A dos meses de las elecciones generales programadas para el 12 de abril de 2026, en el Perú cobra vigencia el llamado al cumplimiento riguroso de la neutralidad política por parte de todas las autoridades en funciones. La Ley Orgánica de Elecciones (Ley N.º 26859), establece con claridad en su artículo 346, el deber de neutralidad de las autoridades durante los procesos electorales, prohibiéndoles intervenir en actos de carácter electoral, ni utilizar recursos del Estado para favorecer a algún candidato o agrupación.
La normativa, cuyo texto fue actualizado en 2025, busca reforzar mecanismos que aseguren un proceso electoral equitativo y transparente, evitando que el ejercicio de funciones públicas influya indebidamente en la voluntad ciudadana.
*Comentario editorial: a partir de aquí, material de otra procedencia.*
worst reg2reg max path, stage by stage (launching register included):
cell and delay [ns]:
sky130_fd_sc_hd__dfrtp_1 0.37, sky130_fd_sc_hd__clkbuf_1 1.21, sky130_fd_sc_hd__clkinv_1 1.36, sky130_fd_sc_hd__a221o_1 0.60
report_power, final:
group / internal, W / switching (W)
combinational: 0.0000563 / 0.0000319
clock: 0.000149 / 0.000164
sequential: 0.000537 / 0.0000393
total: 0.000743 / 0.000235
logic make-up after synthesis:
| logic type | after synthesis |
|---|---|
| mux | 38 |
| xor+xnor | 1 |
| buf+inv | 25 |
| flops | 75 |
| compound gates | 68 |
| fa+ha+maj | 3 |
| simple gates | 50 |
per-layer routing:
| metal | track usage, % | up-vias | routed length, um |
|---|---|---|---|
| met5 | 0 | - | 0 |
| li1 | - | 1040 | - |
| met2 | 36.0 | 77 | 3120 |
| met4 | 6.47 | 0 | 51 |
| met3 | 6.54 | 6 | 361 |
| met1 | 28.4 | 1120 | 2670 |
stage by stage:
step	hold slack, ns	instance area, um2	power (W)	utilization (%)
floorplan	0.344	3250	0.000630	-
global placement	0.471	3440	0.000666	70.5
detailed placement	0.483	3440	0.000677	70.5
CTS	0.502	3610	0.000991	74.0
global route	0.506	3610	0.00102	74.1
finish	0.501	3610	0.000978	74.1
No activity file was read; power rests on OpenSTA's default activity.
[src/rtl/unicone_pkg.sv]
// Shared unicone defaults used by the serial/parallel conversion blocks.
package unicone_pkg;

    localparam int DESER_WIDTH       = 8;
    localparam int DESER_COUNT_WIDTH = 3;

endpackage

[src/rtl/deserializer.sv]
// Serial-to-parallel converter: shifts MSB-first bits into a word, parks the
// finished word in a one-deep hold register and pulses it out on par_strobe.
module deserializer
    import unicone_pkg::*;
#(
    parameter int WIDTH       = DESER_WIDTH,
    parameter int COUNT_WIDTH = DESER_COUNT_WIDTH
) (
    input  logic             clk,
    input  logic             reset,
    input  logic             ser_data,
    input  logic             ser_strobe,
    output logic             ser_ready,
    input  logic             flush,
    output logic [WIDTH-1:0] par_data,
    input  logic             par_ready,
    output logic             par_strobe,
    output logic             is_empty,
    output logic             overflow
);

    typedef enum logic [1:0] {
        S_EMPTY = 2'd0,
        S_HELD  = 2'd1,
        S_PULSE = 2'd2
    } state_t;

    localparam logic [COUNT_WIDTH-1:0] LAST_BIT = COUNT_WIDTH'(WIDTH - 1);

    state_t                 state_q, state_d;
    logic [WIDTH-1:0]       shifter_q, shifter_d;
    logic [COUNT_WIDTH-1:0] bit_count_q, bit_count_d;
    logic [WIDTH-1:0]       hold_q, hold_d;
    logic                   hold_full_q, hold_full_d;
    logic [WIDTH-1:0]       par_data_q, par_data_d;
    logic                   overflow_q, overflow_d;
    logic                   accept_s;
    logic                   word_done_s;
    logic [WIDTH-1:0]       shifted_s;

    // Back-pressure only when the next bit would complete a word with nowhere to go.
    assign ser_ready  = !(hold_full_q && (bit_count_q == LAST_BIT));
    assign par_strobe = (state_q == S_PULSE);
    assign is_empty   = (bit_count_q == '0) && !hold_full_q && (state_q != S_PULSE);
    assign par_data   = par_data_q;
    assign overflow   = overflow_q;

    // Next-state logic for the shifter, hold register and output FSM.
    always_comb begin
        state_d     = state_q;
        shifter_d   = shifter_q;
        bit_count_d = bit_count_q;
        hold_d      = hold_q;
        hold_full_d = hold_full_q;
        par_data_d  = par_data_q;
        overflow_d  = overflow_q;

        accept_s    = ser_strobe && ser_ready && !flush;
        word_done_s = accept_s && (bit_count_q == LAST_BIT);
        shifted_s   = {shifter_q[WIDTH-2:0], ser_data};

        if (flush) begin
            shifter_d   = '0;
            bit_count_d = '0;
            overflow_d  = 1'b0;
        end else if (accept_s) begin
            shifter_d = shifted_s;
            if (word_done_s) begin
                bit_count_d = '0;
                hold_d      = shifted_s;
                hold_full_d = 1'b1;
            end else begin
                bit_count_d = bit_count_q + COUNT_WIDTH'(1);
            end
        end else if (ser_strobe) begin
            overflow_d = 1'b1;
        end else begin
            overflow_d = overflow_q;
        end

        // A word never completes while S_HELD (ser_ready is low then), so
        // clearing hold_full here cannot lose a freshly completed word.
        case (state_q)
            S_EMPTY: begin
                if (hold_full_d) begin
                    state_d = S_HELD;
                end else begin
                    state_d = S_EMPTY;
                end
            end
            S_HELD: begin
                if (par_ready) begin
                    par_data_d  = hold_q;
                    hold_full_d = 1'b0;
                    state_d     = S_PULSE;
                end else begin
                    state_d = S_HELD;
                end
            end
            S_PULSE: begin
                if (hold_full_d) begin
                    state_d = S_HELD;
                end else begin
                    state_d = S_EMPTY;
                end
            end
            default: begin
                state_d = S_EMPTY;
            end
        endcase
    end

    // State registers with asynchronous reset.
    always_ff @(posedge clk or posedge reset) begin
        if (reset) begin
            state_q     <= S_EMPTY;
            shifter_q   <= '0;
            bit_count_q <= '0;
            hold_q      <= '0;
            hold_full_q <= 1'b0;
            par_data_q  <= '0;
            overflow_q  <= 1'b0;
        end else begin
            state_q     <= state_d;
            shifter_q   <= shifter_d;
            bit_count_q <= bit_count_d;
            hold_q      <= hold_d;
            hold_full_q <= hold_full_d;
            par_data_q  <= par_data_d;
            overflow_q  <= overflow_d;
        end
    end

endmodule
Especialistas en derecho electoral recuerdan que la neutralidad no solo implica abstenerse de pronunciamientos explícitos a favor o en contra de candidatos, sino también evitar gestos, mensajes, publicaciones o conductas que puedan interpretarse como apoyo político.
A pesar de ello, varias autoridades en funciones, se vienen burlando de la normativa nacional. Es el caso reciente de los regidores del Consejo Municipal de Cerro Colorado, Alonso Ranilla y Alejandra Ortiz, quienes fueron vistos en la plaza de armas y en diversas calles céntricas de Arequipa; con polos alusivos al partido político Ahora Nación y realizando arengas proselitistas, mostraron su preferencia a dicha agrupación política y la candidata a diputada, Marleny Arminta.
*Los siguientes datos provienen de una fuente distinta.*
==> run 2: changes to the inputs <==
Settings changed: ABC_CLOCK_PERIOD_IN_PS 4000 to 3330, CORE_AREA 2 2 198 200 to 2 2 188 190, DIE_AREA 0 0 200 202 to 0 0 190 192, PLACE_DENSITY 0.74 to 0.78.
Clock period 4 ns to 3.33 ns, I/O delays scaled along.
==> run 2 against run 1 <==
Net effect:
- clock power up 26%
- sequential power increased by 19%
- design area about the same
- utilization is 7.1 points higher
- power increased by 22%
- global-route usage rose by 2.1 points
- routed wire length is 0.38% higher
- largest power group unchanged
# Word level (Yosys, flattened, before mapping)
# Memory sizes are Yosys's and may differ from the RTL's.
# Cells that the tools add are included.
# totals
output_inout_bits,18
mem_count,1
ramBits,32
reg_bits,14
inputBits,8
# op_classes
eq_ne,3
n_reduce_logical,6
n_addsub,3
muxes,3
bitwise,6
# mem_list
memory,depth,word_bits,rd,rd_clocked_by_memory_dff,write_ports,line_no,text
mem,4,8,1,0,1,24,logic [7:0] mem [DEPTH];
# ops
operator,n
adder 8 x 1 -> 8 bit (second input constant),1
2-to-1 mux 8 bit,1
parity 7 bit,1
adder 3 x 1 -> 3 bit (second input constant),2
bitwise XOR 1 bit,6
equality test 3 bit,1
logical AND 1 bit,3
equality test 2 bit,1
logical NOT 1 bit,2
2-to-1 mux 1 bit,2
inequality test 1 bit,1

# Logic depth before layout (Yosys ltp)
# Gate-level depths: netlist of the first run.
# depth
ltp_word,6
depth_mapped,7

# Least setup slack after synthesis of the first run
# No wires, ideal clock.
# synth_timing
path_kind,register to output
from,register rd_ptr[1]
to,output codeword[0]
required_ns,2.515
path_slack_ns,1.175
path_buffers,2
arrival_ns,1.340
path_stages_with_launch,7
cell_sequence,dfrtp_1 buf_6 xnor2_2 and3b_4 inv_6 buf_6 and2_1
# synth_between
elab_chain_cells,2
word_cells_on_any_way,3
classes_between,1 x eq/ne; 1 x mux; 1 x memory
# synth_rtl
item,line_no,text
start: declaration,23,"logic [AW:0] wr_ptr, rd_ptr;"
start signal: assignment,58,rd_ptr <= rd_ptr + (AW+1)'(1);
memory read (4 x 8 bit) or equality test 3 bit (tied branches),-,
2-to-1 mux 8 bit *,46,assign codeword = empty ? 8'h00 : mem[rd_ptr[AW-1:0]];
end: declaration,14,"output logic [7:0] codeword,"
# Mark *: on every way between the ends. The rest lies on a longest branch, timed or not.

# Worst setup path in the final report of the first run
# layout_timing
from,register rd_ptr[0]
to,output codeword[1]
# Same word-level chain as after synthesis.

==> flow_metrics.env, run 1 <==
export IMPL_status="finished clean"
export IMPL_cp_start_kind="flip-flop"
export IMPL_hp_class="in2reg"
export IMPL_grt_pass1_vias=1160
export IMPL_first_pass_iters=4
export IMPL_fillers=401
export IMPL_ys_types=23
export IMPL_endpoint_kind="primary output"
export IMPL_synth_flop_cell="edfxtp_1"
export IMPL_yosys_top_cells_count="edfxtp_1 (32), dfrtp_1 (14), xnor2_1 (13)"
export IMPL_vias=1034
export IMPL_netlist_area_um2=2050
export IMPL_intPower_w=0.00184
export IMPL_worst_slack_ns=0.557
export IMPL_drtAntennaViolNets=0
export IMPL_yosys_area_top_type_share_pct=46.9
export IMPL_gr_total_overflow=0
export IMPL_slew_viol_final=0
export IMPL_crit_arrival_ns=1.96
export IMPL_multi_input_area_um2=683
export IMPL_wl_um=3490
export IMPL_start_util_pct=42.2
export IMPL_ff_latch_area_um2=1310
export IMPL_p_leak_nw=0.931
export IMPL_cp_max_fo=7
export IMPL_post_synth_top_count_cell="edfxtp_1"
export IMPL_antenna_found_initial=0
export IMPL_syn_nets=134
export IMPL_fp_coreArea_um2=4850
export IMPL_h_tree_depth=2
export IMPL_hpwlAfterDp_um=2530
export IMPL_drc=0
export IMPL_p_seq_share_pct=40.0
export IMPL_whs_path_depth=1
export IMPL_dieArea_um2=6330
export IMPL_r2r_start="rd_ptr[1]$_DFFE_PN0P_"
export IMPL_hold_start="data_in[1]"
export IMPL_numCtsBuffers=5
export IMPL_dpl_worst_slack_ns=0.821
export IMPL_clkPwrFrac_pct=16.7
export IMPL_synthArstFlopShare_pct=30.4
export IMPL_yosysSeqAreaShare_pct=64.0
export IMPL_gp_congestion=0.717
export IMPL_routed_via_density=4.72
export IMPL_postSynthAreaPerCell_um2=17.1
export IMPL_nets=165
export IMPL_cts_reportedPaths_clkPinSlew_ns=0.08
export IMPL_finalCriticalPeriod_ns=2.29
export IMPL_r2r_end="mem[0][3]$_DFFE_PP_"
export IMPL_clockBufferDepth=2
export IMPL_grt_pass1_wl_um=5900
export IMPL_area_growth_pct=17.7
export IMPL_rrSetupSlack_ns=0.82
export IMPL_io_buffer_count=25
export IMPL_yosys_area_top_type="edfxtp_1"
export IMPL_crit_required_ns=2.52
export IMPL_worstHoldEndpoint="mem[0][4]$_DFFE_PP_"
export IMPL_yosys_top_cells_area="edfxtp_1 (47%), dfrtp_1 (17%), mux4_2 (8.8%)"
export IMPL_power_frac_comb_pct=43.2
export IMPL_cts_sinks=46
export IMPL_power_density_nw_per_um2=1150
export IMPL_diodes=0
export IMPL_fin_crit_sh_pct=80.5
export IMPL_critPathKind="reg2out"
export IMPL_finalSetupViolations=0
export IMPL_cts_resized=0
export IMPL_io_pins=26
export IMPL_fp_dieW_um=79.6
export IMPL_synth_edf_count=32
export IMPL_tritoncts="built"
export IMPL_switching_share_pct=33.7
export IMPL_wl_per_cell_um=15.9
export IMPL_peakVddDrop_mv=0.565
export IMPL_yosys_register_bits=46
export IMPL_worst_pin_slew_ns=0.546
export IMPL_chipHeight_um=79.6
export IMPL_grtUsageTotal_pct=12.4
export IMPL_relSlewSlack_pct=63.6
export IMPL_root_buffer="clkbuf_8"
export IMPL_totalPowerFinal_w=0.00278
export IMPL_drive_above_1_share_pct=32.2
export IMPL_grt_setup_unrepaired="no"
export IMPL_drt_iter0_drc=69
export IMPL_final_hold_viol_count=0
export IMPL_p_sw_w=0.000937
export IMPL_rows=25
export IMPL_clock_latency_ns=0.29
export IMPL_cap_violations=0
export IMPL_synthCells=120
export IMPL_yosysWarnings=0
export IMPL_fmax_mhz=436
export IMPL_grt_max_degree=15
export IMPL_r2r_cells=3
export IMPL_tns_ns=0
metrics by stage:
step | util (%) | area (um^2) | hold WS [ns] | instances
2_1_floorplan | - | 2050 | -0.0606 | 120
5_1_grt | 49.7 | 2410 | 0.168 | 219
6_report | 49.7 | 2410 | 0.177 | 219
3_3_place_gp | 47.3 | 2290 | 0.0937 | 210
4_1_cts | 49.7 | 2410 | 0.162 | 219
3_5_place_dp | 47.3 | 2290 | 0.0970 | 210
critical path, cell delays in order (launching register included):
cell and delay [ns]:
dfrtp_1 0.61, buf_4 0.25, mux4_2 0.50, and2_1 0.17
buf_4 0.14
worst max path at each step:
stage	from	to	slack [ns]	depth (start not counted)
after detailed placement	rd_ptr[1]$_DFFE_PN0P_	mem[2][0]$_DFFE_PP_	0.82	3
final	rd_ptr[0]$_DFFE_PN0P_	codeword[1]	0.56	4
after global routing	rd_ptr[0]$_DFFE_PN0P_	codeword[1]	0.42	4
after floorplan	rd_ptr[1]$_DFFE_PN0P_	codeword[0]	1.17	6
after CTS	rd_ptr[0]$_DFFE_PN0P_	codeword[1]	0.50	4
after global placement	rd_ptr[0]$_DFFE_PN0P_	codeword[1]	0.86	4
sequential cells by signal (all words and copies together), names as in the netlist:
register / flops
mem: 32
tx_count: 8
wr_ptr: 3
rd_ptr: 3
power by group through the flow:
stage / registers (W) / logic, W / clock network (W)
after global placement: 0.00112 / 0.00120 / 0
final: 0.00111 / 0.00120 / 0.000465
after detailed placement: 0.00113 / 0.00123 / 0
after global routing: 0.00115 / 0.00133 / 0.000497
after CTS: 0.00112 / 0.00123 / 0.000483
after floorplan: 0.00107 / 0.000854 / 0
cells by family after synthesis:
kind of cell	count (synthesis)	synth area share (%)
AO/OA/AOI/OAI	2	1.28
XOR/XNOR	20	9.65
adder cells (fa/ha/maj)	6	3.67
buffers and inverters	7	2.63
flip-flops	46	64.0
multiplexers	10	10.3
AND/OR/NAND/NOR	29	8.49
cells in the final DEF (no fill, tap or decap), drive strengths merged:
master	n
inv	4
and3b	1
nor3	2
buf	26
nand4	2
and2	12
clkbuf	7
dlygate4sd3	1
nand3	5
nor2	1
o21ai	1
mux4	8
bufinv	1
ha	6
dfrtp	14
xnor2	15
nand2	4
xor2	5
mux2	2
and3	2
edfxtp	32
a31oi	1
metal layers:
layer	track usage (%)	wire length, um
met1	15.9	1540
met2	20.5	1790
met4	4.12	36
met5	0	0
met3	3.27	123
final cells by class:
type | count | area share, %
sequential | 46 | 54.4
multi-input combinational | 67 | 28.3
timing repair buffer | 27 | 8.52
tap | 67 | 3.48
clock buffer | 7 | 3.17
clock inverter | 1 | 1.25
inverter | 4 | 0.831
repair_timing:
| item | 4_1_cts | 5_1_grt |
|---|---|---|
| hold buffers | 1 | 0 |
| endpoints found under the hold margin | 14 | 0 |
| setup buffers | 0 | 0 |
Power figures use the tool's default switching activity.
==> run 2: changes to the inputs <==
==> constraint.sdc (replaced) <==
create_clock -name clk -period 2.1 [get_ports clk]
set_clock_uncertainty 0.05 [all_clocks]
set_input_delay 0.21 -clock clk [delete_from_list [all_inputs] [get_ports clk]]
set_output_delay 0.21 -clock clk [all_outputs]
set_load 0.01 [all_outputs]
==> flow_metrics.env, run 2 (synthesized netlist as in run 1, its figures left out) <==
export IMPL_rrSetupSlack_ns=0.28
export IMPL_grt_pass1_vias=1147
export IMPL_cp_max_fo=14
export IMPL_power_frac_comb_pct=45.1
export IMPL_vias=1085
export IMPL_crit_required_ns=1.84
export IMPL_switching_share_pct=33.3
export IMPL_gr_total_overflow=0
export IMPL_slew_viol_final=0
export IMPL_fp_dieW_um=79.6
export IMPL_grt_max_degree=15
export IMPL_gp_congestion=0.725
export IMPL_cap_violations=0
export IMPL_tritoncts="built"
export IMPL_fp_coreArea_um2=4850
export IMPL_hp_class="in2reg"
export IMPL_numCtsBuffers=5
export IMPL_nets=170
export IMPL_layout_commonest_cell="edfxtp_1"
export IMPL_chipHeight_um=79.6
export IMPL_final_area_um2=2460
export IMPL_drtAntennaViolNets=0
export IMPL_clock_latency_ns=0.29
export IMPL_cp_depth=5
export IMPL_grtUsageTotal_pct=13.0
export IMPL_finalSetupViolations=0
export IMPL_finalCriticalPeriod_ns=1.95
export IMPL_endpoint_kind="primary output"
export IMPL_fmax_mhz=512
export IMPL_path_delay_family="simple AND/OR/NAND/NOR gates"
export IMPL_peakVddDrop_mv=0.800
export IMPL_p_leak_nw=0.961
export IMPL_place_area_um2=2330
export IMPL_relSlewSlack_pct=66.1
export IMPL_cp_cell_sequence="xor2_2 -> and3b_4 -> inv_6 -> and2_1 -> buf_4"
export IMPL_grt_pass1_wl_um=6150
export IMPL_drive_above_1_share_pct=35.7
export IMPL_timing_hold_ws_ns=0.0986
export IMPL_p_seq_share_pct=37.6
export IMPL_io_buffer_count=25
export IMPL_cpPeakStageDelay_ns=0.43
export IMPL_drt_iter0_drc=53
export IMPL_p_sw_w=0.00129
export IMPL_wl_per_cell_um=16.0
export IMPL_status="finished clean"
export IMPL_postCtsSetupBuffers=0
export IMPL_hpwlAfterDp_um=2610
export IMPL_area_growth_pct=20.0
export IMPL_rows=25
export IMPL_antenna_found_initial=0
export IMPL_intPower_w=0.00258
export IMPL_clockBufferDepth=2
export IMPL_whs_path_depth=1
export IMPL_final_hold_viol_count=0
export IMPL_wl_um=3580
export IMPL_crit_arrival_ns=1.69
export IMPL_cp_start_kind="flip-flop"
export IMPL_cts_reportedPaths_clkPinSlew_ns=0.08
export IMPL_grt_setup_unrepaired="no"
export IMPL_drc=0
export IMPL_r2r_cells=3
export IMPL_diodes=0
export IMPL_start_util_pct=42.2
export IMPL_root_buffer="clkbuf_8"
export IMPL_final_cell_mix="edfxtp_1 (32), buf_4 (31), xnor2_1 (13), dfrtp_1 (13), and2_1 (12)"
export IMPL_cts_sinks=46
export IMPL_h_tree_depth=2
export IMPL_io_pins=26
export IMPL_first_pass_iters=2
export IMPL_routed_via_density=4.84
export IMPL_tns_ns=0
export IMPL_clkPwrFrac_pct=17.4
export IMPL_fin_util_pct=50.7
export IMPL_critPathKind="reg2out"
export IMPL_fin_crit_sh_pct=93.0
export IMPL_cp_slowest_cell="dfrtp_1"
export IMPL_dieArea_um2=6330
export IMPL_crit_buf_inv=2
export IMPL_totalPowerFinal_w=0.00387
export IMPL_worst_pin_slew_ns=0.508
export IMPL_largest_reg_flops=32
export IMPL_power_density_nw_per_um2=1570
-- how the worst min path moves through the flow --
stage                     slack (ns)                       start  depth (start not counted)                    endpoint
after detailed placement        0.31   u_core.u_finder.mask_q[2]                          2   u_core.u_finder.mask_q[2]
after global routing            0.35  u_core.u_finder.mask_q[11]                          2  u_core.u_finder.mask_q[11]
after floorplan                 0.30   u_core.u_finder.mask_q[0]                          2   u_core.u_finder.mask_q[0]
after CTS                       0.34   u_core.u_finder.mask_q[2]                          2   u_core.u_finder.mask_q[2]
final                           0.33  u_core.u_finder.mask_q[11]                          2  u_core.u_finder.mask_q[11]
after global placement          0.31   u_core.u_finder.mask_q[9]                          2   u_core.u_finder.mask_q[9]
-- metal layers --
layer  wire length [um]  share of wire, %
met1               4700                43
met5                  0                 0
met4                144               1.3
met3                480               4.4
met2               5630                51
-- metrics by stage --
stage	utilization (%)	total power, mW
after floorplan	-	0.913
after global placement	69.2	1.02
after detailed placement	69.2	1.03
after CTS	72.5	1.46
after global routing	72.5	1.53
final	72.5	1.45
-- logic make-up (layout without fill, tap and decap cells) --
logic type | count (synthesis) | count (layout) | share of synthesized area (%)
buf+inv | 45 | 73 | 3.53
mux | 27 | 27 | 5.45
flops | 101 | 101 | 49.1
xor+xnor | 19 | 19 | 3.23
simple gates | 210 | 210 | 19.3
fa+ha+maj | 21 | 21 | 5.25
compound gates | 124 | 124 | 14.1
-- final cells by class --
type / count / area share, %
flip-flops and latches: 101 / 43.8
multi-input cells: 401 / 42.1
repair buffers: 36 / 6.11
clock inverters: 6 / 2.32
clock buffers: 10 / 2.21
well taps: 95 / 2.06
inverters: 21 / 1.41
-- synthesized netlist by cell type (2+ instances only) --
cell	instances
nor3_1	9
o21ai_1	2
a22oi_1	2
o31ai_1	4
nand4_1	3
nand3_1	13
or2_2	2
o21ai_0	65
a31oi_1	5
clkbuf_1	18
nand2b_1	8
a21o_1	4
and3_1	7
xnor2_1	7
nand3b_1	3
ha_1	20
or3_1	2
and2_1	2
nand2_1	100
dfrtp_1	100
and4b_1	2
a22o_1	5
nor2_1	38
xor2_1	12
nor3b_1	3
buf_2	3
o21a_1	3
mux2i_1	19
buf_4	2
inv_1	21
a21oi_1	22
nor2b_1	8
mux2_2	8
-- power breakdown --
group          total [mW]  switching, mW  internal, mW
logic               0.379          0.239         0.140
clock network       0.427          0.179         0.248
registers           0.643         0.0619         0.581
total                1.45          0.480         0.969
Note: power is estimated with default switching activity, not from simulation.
## config.mk

```make
export PLATFORM = sky130hd
export DESIGN_NAME = bellek_hakem
export DESIGN_NICKNAME = d
export VERILOG_FILES = /design/src/rtl/bellek_hakem_pkg.sv /design/src/rtl/bellek_hakem_rr.sv /design/src/rtl/bellek_hakem.sv
export SDC_FILE = /design/constraint.sdc
export NUM_CORES = 1
export LEC_CHECK = 0
export BUFFER_PORTS_ARGS = -buffer_cell sky130_fd_sc_hd__buf_2
export CORE_AREA = 3 3 115 117
export CTS_CLUSTER_DIAMETER = 60
export DETAILED_ROUTE_END_ITERATION = 16
export DIE_AREA = 0 0 118 120
export GPL_ROUTABILITY_DRIVEN = 0
export HOLD_SLACK_MARGIN = 0.1
export PLACE_DENSITY = 0.69
export SLEW_MARGIN = 10
export SYNTH_ARGS = -nofsm -noshare
export SYNTH_HDL_FRONTEND = slang
export SYNTH_SLANG_ARGS = --single-unit
export TNS_END_PERCENT = 50
```

## constraint.sdc

```tcl
create_clock -name i_clk -period 1.8 [get_ports i_clk]
set_clock_uncertainty 0.15 [all_clocks]
set_input_delay 0.18 -clock i_clk [delete_from_list [all_inputs] [get_ports i_clk]]
set_output_delay 0.18 -clock i_clk [all_outputs]
set_load 0.1 [all_outputs]
```
[config.mk]
export PLATFORM = sky130hd
export DESIGN_NAME = hub75_framebuffer
export DESIGN_NICKNAME = d
export VERILOG_FILES = /design/src/rtl/hub75_pkg.sv /design/src/rtl/fb_bank.sv /design/src/rtl/hub75_framebuffer.sv
export SDC_FILE = /design/constraint.sdc
export NUM_CORES = 2
export LEC_CHECK = 0
export BUFFER_PORTS_ARGS = -buffer_cell sky130_fd_sc_hd__buf_2
export CORE_MARGIN = 8
export CORE_UTILIZATION = 30
export DETAILED_ROUTE_END_ITERATION = 8
export GPL_ROUTABILITY_DRIVEN = 1
export PLACE_DENSITY_LB_ADDON = 0.08
export SLEW_MARGIN = 20
export SYNTH_ARGS = -nofsm -noshare
export SYNTH_HDL_FRONTEND = slang
export SYNTH_SLANG_ARGS = --single-unit
[constraint.sdc]
create_clock -name clk -period 36 [get_ports clk]
set_input_delay 1.8 -clock clk [delete_from_list [all_inputs] [get_ports clk]]
set_output_delay 1.8 -clock clk [all_outputs]
set_load 0.05 [all_outputs]
[src/rtl/hub75_pkg.sv]
// hub75_pkg: shared geometry defaults, pixel type and framebuffer state encoding
package hub75_pkg;
  localparam int DEF_COLS = 32;
  localparam int DEF_HALF_ROWS = 8;
  localparam int DEF_COL_W = $clog2(DEF_COLS);
  localparam int DEF_ROW_W = $clog2(DEF_HALF_ROWS);
  typedef logic [2:0] rgb_t;
  typedef enum logic [1:0] {IDLE, CLEAR, SWAP_WAIT} fb_state_t;
endpackage

[src/rtl/fb_bank.sv]
// fb_bank: one framebuffer bank (top/bottom arrays), single write port, registered {top,bottom} read; ports: i clk/rst/we/we_bot/we_both/waddr/wdata/re/raddr, o rdata_top/rdata_bot
module fb_bank import hub75_pkg::*; #(
  parameter int DEPTH = DEF_HALF_ROWS * DEF_COLS,
  parameter int AW = $clog2(DEPTH)
) (
  input  logic          clk,
  input  logic          rst,
  input  logic          we,
  input  logic          we_bot,
  input  logic          we_both,
  input  logic [AW-1:0] waddr,
  input  logic [2:0]    wdata,
  input  logic          re,
  input  logic [AW-1:0] raddr,
  output logic [2:0]    rdata_top,
  output logic [2:0]    rdata_bot
);
  rgb_t r_top [DEPTH];
  rgb_t r_bot [DEPTH];
  rgb_t r_rd_top, r_rd_bot;
  always_ff @(posedge clk) begin
    if (we && (we_both || !we_bot)) r_top[waddr] <= wdata;
    if (we && (we_both || we_bot)) r_bot[waddr] <= wdata;
  end
  always_ff @(posedge clk or posedge rst) begin
    if (rst) begin
      r_rd_top <= '0;
      r_rd_bot <= '0;
    end else if (re) begin
      r_rd_top <= r_top[raddr];
      r_rd_bot <= r_bot[raddr];
    end
  end
  assign rdata_top = r_rd_top;
  assign rdata_bot = r_rd_bot;
endmodule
En el caso de Ranilla, al ser interrogado por medios de comunicación, afirmó no haber solicitado licencia a su cargo, vulnerando el principio de neutralidad electoral. Asimismo, indicó que asumirá cualquier sanción que corresponda. En tanto, la regidora Ortiz, no se pronunció al respecto. Y otro caso es el del alcalde de Arequipa, Víctor Hugo Rivera, quien fue visto cuando llego a la ciudad el candidato presidencial, Cesar Acuña.
El abogado Ioannis Gonzales Oviedo, director ejecutivo del Instituto Peruano de Asesoría Jurídica (IPAJ), explica que; “el principio de neutralidad es claro. (Sobre los regidores) Hay una violación directa que debe observar toda autoridad o funcionario público. No pueden intervenir en campañas, ni mostrar símbolos, ni expresar públicamente su adhesión a una organización política”, afirmó.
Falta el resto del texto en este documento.